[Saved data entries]

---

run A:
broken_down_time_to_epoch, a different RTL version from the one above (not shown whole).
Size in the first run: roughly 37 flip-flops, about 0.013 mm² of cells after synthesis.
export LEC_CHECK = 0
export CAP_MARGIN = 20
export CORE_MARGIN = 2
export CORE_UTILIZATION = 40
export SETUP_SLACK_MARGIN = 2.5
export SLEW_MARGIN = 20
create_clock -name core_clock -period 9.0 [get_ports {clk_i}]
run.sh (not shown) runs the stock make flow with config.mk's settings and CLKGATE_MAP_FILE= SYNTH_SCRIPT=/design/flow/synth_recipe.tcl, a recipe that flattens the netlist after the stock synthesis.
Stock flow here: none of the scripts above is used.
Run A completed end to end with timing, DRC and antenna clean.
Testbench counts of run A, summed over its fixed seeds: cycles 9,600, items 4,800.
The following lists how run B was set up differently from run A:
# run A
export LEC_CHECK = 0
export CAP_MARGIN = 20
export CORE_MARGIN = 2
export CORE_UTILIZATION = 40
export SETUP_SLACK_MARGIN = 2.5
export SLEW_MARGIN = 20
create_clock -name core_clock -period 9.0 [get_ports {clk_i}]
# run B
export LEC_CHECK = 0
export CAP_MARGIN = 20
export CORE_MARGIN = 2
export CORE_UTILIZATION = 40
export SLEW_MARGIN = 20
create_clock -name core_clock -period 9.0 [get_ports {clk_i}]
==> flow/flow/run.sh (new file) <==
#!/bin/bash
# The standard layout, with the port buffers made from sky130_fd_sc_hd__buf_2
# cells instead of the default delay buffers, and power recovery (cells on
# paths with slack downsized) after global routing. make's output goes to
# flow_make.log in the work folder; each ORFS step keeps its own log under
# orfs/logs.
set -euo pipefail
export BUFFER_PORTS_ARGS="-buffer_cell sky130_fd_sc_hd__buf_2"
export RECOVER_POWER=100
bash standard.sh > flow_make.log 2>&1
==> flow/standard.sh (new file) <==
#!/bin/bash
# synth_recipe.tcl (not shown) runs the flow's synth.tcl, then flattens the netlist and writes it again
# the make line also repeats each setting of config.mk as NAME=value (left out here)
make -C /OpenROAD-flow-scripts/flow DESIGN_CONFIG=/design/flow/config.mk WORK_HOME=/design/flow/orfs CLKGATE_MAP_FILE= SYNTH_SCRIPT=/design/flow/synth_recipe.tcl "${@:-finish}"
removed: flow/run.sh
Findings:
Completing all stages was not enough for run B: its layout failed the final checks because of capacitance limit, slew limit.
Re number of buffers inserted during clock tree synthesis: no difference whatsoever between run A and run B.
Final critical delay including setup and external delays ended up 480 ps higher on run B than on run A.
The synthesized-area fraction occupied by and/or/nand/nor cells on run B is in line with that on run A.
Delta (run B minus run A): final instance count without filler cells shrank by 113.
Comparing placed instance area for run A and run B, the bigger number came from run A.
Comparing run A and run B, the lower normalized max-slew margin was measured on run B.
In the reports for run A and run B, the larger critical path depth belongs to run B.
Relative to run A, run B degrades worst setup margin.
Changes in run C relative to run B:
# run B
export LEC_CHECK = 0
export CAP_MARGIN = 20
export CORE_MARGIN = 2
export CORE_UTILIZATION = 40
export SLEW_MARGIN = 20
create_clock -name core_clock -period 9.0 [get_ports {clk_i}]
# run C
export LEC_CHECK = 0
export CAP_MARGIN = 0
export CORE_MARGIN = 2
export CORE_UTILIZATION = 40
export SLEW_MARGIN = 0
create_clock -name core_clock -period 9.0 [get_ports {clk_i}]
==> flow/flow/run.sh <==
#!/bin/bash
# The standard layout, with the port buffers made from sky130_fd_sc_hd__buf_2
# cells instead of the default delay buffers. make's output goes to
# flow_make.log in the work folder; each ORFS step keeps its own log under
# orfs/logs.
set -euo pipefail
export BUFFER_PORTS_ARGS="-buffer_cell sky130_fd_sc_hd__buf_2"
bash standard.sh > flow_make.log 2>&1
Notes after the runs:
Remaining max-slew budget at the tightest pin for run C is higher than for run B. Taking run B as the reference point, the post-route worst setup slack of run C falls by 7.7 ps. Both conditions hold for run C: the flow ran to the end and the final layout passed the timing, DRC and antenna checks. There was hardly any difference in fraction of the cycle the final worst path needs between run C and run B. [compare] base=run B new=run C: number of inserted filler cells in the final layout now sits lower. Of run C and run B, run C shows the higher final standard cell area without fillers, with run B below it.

### What you have to do
Read the entries above and find each line holding the word "runs". Copy it out.

### Exercise response
run.sh (not shown) runs the stock make flow with config.mk's settings and CLKGATE_MAP_FILE= SYNTH_SCRIPT=/design/flow/synth_recipe.tcl, a recipe that flattens the netlist after the stock synthesis.
# synth_recipe.tcl (not shown) runs the flow's synth.tcl, then flattens the netlist and writes it again
Notes after the runs:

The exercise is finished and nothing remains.